Posted: Jan 25, 2012 11:46 am
by logical bob
proudfootz wrote:
Bayes’ Theorem has been proven formally valid. Any argument that violates a valid
form of argument is itself invalid. Therefore any argument that violates Bayes’ Theorem
is invalid. All valid historical arguments are described by Bayes’ Theorem. Therefore any
historical argument that cannot be described by a correct application of Bayes’ Theorem
is invalid. Therefore Bayes’ Theorem is a good method of testing any historical argument
for validity.


... so nerny-ner-ner-ner-ner.


A more lucid refutation of an argument was never typed. :lol:

But really - have you got any rational reasons to not like what is written here?
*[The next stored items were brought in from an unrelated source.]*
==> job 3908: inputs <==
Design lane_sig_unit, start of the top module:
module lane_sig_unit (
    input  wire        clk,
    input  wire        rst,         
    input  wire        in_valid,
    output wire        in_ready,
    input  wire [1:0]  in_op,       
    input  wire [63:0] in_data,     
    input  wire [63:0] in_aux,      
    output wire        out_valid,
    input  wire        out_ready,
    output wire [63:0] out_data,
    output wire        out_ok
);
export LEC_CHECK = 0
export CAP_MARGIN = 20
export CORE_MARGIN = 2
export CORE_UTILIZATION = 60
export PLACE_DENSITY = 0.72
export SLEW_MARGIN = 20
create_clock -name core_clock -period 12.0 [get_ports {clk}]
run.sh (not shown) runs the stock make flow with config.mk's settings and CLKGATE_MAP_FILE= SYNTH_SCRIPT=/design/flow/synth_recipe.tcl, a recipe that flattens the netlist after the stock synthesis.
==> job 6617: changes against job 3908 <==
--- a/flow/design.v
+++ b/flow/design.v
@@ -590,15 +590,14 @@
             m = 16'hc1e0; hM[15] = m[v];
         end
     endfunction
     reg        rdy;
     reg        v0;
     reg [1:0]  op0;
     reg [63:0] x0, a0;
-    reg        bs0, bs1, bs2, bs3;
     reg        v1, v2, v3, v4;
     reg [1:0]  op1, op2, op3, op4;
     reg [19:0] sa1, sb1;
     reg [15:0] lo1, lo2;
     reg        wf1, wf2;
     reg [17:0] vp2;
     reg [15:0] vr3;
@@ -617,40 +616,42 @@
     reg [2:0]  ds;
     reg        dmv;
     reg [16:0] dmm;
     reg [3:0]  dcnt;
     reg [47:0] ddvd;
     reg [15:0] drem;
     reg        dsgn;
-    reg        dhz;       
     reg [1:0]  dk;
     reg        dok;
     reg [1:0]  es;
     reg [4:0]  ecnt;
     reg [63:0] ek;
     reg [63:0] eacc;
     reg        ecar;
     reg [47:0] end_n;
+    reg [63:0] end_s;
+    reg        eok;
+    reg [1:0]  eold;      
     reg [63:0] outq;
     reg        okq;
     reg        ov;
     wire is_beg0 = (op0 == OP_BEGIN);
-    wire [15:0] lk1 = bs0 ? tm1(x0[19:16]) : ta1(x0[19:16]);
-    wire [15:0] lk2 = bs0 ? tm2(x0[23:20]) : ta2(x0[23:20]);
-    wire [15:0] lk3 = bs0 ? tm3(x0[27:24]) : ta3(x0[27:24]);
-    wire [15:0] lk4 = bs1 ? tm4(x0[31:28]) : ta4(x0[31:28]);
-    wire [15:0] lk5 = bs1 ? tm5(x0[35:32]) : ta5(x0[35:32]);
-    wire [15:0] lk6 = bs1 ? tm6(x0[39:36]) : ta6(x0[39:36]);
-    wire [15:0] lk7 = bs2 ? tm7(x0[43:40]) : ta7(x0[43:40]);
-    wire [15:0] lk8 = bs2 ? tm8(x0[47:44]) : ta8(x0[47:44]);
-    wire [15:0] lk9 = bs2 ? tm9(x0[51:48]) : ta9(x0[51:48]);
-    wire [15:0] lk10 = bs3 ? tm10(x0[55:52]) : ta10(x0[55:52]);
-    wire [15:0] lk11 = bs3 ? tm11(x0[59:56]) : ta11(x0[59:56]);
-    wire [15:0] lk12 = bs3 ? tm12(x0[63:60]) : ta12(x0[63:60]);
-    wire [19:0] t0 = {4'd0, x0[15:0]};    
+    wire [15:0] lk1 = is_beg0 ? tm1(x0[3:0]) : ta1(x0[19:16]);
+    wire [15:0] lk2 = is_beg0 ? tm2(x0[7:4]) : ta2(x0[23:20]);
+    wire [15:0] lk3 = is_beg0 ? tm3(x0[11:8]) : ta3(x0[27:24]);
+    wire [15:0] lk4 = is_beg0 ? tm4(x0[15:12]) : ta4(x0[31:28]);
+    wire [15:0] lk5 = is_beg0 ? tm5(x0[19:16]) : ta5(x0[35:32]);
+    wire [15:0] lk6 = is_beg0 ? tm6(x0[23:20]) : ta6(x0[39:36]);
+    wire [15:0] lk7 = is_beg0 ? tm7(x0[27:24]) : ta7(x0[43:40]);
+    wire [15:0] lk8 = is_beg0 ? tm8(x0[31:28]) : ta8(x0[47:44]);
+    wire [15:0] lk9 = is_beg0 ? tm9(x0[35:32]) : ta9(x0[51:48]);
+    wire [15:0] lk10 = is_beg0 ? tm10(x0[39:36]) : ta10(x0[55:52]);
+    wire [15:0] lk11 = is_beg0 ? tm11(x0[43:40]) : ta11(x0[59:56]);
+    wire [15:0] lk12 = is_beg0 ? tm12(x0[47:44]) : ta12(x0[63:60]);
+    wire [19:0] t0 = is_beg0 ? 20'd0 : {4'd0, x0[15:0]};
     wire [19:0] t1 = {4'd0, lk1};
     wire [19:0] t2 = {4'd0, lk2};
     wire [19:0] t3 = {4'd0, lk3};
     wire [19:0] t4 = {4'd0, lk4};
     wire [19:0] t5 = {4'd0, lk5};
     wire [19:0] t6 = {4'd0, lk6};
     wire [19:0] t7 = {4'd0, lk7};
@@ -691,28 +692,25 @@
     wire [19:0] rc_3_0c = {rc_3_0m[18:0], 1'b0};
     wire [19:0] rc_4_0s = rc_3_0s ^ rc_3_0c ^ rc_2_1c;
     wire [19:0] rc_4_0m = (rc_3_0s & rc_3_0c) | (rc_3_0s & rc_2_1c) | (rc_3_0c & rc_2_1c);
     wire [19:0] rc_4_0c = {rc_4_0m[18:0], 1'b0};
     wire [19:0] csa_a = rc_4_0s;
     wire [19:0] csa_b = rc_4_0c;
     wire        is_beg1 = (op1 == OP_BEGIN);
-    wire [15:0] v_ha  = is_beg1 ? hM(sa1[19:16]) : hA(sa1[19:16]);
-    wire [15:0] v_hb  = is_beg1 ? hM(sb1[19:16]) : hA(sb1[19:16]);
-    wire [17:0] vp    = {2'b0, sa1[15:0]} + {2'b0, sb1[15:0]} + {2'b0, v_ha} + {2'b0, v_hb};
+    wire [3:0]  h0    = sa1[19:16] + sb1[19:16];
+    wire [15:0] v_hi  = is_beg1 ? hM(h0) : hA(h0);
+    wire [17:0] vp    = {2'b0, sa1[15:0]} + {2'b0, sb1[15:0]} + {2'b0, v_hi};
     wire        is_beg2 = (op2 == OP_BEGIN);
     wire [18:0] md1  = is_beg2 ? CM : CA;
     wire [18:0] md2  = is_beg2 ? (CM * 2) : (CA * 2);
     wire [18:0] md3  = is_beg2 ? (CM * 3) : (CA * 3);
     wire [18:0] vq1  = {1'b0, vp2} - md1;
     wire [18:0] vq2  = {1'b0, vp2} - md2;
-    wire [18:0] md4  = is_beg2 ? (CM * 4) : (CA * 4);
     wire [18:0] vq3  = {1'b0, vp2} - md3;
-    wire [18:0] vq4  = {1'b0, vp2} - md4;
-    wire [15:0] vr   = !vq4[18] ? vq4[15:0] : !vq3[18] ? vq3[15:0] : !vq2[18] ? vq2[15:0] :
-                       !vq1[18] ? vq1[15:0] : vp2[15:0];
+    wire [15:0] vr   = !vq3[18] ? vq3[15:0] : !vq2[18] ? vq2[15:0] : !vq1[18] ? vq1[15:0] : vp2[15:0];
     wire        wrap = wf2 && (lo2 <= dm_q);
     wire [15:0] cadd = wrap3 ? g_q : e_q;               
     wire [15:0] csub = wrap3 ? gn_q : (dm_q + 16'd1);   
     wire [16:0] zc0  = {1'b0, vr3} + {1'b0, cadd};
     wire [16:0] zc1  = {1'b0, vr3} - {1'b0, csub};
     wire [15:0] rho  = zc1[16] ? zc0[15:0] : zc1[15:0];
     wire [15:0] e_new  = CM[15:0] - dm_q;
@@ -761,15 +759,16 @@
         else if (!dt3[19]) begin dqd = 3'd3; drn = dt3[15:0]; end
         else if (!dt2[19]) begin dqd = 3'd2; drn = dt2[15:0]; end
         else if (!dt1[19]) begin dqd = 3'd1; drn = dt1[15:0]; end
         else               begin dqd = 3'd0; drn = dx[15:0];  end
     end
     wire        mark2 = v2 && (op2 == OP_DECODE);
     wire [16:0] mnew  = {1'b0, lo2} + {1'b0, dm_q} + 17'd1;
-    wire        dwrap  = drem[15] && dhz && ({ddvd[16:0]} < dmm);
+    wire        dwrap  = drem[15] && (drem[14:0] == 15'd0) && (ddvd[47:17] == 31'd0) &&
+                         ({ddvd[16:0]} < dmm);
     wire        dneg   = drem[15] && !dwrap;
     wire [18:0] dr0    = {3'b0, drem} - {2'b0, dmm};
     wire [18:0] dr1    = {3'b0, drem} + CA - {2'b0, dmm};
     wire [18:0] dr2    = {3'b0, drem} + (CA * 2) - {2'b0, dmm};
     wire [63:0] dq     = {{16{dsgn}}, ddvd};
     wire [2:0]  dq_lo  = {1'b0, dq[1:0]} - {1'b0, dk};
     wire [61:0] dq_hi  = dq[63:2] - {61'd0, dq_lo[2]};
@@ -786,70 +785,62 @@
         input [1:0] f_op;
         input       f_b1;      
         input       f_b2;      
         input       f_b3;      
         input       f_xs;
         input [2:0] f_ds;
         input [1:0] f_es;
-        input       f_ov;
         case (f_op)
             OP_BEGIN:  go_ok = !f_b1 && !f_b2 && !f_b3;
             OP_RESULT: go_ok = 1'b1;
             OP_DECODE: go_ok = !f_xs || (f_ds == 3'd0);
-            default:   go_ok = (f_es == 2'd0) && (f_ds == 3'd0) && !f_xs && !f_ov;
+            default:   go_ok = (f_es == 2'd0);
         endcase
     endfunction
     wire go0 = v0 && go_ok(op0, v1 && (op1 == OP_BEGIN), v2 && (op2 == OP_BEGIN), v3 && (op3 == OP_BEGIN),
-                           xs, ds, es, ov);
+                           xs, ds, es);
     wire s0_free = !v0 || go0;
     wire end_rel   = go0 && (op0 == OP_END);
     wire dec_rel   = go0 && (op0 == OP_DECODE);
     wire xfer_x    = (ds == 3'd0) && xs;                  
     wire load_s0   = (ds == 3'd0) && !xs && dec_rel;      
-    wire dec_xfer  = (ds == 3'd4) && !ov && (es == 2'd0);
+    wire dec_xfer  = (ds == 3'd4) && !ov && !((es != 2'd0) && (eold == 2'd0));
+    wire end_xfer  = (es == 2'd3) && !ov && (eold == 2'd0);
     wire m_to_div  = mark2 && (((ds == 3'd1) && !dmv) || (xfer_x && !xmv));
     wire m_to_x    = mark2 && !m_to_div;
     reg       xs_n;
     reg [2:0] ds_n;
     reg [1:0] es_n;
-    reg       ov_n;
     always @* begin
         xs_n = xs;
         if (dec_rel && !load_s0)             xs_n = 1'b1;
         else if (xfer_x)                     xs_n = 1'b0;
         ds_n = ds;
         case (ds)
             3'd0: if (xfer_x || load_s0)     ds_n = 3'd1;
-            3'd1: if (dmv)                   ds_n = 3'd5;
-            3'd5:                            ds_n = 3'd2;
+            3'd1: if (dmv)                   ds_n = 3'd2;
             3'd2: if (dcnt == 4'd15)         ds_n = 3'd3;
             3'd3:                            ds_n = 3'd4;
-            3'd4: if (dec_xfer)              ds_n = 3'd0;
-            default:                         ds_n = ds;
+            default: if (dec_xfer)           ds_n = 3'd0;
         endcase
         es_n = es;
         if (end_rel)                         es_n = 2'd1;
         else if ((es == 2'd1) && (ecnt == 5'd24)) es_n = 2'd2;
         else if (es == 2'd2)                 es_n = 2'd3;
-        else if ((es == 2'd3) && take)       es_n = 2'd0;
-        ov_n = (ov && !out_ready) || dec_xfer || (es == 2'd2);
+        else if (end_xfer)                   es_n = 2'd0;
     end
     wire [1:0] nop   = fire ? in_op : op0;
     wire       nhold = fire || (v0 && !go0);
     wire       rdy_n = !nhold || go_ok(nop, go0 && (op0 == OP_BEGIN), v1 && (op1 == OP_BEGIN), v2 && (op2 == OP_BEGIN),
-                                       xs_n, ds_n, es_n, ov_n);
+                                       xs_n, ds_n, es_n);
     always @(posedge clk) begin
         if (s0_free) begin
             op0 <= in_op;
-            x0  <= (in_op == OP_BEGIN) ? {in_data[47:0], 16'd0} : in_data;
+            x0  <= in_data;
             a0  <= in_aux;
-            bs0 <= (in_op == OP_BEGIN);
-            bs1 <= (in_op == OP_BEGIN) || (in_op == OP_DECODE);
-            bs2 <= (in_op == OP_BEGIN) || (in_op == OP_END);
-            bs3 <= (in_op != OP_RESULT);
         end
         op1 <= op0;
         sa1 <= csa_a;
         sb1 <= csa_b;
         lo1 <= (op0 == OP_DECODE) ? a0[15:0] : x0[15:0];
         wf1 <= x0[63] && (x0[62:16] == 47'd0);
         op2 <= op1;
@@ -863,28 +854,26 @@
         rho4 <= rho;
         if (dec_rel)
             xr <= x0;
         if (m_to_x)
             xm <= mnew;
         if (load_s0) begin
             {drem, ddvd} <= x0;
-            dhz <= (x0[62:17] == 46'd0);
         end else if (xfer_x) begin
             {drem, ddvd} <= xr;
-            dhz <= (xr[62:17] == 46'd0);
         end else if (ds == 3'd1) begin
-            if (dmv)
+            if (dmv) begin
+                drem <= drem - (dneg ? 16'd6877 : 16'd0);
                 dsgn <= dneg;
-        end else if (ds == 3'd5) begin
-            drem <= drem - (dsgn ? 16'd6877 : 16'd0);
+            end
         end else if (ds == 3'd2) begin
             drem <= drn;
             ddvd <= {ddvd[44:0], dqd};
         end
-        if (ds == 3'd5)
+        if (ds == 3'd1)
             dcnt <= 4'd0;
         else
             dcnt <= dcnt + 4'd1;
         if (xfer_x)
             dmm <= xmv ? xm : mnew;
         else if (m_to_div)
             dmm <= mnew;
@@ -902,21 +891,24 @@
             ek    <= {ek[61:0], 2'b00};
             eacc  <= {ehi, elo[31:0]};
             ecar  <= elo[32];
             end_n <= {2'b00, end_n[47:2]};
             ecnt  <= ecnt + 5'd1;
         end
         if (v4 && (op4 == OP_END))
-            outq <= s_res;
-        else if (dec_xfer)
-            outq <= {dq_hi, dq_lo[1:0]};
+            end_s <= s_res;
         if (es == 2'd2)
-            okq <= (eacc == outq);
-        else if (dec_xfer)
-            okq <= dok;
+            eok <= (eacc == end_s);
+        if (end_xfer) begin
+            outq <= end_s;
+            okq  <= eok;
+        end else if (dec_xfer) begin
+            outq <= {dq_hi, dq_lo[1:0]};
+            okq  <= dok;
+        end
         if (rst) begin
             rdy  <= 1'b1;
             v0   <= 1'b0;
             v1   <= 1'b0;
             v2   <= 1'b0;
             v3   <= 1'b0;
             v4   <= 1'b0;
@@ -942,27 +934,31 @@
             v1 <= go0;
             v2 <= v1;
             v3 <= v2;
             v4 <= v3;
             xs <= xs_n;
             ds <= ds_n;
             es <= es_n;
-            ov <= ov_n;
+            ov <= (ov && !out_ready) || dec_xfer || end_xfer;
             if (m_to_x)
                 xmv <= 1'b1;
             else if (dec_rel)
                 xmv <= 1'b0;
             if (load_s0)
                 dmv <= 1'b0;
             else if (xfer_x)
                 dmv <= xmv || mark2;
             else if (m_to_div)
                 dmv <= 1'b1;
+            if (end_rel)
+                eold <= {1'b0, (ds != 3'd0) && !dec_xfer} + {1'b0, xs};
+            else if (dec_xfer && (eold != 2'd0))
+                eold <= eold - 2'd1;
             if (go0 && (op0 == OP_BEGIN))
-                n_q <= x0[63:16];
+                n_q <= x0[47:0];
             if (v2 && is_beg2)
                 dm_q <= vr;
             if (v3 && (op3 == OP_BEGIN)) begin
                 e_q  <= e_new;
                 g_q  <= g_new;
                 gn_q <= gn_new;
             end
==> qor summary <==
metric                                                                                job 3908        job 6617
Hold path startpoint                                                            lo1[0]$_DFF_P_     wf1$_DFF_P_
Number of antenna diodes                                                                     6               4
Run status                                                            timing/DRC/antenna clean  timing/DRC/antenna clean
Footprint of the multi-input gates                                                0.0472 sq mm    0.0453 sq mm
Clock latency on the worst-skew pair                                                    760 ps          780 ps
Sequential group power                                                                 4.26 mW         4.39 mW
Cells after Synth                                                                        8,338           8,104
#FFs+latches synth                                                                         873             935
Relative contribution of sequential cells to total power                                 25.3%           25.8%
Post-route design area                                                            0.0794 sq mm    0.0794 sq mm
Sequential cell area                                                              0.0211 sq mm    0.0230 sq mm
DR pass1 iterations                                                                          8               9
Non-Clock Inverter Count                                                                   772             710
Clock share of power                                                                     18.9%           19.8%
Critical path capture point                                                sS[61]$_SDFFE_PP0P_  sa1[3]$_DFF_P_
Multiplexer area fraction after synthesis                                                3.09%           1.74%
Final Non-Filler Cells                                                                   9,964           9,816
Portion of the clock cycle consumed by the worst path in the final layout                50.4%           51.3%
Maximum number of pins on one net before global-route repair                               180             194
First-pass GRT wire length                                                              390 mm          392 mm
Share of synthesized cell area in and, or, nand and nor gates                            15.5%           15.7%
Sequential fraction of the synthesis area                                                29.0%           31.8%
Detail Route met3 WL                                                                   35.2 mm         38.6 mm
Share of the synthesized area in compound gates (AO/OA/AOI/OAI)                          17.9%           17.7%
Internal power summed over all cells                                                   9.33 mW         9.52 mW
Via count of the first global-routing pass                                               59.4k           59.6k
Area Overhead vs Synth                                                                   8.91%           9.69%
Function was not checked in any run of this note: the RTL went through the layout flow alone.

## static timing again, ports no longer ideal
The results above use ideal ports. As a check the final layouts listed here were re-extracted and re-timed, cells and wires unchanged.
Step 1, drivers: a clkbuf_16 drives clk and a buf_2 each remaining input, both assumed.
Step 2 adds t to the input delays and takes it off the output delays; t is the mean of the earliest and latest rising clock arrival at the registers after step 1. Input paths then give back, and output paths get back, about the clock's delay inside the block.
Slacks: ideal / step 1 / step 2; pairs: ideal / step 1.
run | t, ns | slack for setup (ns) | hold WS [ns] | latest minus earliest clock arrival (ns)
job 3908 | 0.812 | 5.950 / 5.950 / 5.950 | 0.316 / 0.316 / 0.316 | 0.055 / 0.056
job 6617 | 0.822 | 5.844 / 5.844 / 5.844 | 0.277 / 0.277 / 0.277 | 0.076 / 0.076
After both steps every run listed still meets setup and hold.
Alright then, if you really want to go through it...

Bayes’ Theorem has been proven formally valid. Any argument that violates a valid
form of argument is itself invalid. Therefore any argument that violates Bayes’ Theorem
is invalid.

Arguments are valid. A valid argument is one in which the conclusions follow from the premises. Bayes' Theorem is not an argument or a form of argument, it's a theorem. As such it doesn't make much sense to say it's valid. I suspect that what Carrier means is that it's proven. The proof is simple, it follows from the definition of conditional probability in about 3 lines, meaning that Bayes' Theorem is in effect a tautology, like all theorems.

Bayes' Theorem is not a form of argument, but it can be used in a valid argument. It can serve as the justification for inferring one statement about probabilities from another.

All valid historical arguments are described by Bayes’ Theorem.

Two points here. Firstly, Bayes' Theorem can be used in a valid argument. It absolutely does not follow that all valid arguments use Bayes' Theorem. That's equivalent to saying that because a mop can be used to effectively clean a floor, all floor cleaning that doesn't use a mop is ineffective. Basic logical error.

Secondly, we've moved smoothly from talking about a theorem having a proof to the validity of a logical argument, to the validity of a form of logical argument, to the validity of historical arguments as if they were all one and the same. They clearly aren't the same. Bayes' Theorem is a theorem because it's a tautology based on definitions. Does Carrier really want to say that all valid historical arguments are tautologies based on definitions?

Therefore any historical argument that cannot be described by a correct application of Bayes’ Theorem
is invalid. Therefore Bayes’ Theorem is a good method of testing any historical argument
for validity.

This paragraph as a whole is a jumble of misapplied terminology and logical error, written in the tone of a petulant teenager who thinks he's scored a point. It sinks any credibility Carrier might have had.